Records shown:
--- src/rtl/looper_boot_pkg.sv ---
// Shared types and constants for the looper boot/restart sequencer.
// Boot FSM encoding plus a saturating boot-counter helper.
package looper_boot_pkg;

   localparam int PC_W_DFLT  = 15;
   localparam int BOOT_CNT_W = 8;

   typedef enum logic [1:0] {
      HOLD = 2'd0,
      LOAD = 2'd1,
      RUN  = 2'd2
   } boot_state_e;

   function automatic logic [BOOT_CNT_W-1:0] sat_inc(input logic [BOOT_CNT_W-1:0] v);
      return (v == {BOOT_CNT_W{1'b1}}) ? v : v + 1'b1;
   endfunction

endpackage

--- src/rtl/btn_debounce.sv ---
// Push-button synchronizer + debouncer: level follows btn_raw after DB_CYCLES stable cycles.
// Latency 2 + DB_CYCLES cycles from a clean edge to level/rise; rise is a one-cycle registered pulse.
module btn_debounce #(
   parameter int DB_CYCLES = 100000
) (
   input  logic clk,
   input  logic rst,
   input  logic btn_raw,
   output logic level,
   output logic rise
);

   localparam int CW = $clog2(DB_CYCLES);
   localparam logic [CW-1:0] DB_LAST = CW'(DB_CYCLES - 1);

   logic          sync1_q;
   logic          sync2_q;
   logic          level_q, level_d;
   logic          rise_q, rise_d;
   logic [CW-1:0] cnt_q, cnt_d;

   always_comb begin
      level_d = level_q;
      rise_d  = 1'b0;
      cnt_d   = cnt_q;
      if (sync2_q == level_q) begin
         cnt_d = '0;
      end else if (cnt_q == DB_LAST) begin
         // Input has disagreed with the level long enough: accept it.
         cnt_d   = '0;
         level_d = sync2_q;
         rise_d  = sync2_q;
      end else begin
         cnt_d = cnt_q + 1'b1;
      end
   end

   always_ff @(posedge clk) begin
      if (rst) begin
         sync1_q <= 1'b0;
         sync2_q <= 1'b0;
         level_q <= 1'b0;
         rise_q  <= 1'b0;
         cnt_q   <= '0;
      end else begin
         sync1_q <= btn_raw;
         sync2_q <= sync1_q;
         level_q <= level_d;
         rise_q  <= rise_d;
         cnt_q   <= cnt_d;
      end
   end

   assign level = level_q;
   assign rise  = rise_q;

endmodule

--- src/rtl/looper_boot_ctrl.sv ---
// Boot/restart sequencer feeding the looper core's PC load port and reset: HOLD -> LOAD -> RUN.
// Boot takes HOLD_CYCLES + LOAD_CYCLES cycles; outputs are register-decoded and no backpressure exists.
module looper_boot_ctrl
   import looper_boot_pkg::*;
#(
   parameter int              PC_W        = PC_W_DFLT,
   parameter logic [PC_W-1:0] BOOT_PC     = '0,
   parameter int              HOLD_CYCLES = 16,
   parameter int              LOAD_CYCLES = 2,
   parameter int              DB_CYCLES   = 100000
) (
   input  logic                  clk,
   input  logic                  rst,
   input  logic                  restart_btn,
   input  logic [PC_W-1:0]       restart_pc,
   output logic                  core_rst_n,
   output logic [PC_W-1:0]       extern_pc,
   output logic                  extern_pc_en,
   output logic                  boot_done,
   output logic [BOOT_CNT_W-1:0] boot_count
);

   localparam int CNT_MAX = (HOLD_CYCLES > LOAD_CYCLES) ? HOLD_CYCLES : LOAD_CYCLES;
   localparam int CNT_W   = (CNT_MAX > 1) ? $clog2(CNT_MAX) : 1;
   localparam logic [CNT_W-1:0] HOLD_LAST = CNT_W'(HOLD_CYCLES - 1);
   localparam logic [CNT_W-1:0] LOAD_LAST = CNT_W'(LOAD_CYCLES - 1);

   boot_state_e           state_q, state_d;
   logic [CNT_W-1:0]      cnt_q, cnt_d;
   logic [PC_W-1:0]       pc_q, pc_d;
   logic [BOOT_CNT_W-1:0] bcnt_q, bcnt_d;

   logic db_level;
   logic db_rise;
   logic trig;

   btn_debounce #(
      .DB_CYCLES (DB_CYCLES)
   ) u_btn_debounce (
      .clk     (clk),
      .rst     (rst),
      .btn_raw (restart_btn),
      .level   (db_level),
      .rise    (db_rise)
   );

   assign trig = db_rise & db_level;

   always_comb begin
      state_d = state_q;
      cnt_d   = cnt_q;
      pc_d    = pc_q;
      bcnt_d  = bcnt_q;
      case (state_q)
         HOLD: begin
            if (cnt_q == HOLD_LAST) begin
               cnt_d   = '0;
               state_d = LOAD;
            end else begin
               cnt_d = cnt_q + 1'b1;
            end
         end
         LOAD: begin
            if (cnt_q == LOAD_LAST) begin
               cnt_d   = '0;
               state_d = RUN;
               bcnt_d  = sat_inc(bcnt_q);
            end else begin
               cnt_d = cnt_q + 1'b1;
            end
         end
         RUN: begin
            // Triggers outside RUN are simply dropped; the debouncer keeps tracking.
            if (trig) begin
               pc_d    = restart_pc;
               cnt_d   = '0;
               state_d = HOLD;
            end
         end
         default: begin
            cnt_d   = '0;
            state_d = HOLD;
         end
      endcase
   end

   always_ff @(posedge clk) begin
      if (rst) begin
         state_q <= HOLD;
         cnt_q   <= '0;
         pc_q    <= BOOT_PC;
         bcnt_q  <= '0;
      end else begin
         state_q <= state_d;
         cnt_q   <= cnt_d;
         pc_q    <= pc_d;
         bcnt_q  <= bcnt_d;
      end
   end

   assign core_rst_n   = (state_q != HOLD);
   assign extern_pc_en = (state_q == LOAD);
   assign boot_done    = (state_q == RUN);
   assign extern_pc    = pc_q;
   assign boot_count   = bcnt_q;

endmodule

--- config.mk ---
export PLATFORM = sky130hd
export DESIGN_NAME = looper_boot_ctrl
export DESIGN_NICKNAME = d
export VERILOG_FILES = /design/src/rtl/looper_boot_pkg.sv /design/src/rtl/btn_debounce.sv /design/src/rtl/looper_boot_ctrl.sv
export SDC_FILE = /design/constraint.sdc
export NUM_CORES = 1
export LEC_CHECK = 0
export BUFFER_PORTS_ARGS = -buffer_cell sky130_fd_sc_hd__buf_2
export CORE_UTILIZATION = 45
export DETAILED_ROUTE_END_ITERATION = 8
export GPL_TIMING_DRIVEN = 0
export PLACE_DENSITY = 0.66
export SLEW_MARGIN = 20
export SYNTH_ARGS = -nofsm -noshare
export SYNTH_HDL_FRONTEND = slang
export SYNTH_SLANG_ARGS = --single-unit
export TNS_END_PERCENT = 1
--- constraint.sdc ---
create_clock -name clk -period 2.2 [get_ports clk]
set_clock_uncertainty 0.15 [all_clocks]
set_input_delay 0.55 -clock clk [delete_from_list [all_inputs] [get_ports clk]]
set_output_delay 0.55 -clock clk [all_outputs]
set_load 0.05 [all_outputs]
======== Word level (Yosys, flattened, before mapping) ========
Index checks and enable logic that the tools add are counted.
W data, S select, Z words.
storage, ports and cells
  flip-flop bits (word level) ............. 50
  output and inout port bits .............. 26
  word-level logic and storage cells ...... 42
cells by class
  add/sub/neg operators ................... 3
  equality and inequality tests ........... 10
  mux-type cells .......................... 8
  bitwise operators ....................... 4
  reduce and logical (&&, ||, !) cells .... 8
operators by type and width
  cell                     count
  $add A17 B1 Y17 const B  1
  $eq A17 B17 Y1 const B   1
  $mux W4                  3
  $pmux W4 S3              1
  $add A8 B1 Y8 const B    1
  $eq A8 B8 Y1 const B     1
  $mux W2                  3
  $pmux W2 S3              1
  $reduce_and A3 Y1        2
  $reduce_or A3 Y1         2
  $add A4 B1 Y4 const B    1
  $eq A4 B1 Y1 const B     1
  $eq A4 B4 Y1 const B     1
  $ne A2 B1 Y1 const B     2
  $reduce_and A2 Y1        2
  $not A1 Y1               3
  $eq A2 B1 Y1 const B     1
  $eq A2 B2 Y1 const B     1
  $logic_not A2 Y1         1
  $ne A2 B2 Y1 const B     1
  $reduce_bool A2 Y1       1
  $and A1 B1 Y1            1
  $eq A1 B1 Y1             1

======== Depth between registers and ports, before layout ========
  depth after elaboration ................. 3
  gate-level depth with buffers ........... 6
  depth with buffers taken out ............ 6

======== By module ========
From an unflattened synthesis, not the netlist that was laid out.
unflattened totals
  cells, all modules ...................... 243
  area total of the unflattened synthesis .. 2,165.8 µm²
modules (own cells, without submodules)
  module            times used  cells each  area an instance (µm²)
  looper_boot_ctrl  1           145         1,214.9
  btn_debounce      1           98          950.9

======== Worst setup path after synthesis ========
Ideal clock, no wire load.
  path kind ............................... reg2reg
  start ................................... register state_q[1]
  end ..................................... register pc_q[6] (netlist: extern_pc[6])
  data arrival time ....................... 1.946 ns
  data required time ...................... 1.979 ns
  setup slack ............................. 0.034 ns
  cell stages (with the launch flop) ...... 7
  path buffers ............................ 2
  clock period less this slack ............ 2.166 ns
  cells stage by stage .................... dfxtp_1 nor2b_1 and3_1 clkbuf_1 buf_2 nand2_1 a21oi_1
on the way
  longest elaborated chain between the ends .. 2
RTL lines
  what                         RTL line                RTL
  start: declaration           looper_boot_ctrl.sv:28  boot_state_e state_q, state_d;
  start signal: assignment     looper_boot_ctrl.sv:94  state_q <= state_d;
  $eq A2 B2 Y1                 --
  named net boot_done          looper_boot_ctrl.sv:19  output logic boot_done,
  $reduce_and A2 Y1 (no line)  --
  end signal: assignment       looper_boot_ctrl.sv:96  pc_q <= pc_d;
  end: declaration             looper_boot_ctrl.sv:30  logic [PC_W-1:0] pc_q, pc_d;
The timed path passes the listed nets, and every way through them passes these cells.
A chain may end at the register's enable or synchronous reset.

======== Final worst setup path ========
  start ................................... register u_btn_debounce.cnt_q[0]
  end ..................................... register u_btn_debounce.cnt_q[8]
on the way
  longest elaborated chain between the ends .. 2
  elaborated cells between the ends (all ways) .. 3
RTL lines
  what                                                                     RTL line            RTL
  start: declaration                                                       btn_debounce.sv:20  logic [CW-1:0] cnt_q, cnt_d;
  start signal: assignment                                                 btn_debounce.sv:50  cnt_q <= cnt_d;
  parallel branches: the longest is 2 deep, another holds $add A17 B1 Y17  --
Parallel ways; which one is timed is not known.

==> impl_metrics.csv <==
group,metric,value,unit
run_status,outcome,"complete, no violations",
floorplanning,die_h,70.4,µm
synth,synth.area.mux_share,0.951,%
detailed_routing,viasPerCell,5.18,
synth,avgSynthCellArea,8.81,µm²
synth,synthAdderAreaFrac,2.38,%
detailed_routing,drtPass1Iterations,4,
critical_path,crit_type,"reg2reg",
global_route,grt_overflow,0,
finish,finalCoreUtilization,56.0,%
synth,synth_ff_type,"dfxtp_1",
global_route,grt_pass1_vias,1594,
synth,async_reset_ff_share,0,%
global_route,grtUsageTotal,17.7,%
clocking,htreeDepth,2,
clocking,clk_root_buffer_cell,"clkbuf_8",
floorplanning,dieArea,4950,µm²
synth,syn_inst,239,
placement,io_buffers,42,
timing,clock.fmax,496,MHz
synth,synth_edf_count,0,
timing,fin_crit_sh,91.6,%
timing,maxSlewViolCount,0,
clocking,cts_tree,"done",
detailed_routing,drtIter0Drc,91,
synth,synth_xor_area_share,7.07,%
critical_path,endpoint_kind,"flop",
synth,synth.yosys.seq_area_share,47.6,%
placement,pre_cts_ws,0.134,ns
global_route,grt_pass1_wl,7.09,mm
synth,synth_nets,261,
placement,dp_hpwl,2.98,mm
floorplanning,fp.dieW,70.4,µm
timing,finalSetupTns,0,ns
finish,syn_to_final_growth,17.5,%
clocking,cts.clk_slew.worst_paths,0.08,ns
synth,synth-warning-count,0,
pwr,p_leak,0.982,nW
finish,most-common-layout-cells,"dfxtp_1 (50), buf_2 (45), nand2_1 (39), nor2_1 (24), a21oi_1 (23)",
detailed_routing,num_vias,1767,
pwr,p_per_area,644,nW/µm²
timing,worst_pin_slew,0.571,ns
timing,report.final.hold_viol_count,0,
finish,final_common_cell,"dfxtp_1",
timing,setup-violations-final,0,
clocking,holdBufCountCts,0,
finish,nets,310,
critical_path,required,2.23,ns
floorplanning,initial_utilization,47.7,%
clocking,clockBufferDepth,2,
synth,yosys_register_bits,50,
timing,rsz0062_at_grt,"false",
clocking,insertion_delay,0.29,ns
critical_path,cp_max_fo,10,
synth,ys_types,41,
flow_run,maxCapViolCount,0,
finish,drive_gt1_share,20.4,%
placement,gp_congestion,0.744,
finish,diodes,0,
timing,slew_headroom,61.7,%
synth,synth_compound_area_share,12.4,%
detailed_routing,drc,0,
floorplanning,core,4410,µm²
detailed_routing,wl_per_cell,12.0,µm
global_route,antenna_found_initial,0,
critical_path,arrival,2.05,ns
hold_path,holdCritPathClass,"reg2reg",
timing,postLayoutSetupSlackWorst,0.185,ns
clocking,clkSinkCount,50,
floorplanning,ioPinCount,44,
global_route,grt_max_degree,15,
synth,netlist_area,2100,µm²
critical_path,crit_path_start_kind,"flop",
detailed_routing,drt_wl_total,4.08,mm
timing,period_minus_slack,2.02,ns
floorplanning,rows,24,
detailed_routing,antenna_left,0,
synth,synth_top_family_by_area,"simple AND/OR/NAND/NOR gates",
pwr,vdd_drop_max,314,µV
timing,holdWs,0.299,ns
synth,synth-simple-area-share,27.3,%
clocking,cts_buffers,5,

--

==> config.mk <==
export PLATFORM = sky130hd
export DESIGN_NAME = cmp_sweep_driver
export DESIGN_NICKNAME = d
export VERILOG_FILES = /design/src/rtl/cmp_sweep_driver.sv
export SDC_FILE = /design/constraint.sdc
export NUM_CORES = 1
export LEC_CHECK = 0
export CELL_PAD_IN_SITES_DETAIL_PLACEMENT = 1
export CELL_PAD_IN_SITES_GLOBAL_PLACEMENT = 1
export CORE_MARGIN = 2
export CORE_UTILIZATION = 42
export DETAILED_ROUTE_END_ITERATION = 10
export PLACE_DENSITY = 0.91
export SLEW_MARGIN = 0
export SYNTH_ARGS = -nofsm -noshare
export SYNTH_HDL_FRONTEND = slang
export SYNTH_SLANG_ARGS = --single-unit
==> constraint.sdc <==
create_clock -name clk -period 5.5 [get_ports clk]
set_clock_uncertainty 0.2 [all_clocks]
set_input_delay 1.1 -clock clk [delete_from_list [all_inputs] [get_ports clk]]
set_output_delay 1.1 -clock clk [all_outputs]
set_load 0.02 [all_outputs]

Description of the task:
Would you print, exactly as written, every line above from the one holding "clock period less" through the one holding "A chain may", with both included and no other lines?

Output below:
  clock period less this slack ............ 2.166 ns
  cells stage by stage .................... dfxtp_1 nor2b_1 and3_1 clkbuf_1 buf_2 nand2_1 a21oi_1
on the way
  longest elaborated chain between the ends .. 2
RTL lines
  what                         RTL line                RTL
  start: declaration           looper_boot_ctrl.sv:28  boot_state_e state_q, state_d;
  start signal: assignment     looper_boot_ctrl.sv:94  state_q <= state_d;
  $eq A2 B2 Y1                 --
  named net boot_done          looper_boot_ctrl.sv:19  output logic boot_done,
  $reduce_and A2 Y1 (no line)  --
  end signal: assignment       looper_boot_ctrl.sv:96  pc_q <= pc_d;
  end: declaration             looper_boot_ctrl.sv:30  logic [PC_W-1:0] pc_q, pc_d;
The timed path passes the listed nets, and every way through them passes these cells.
A chain may end at the register's enable or synchronous reset.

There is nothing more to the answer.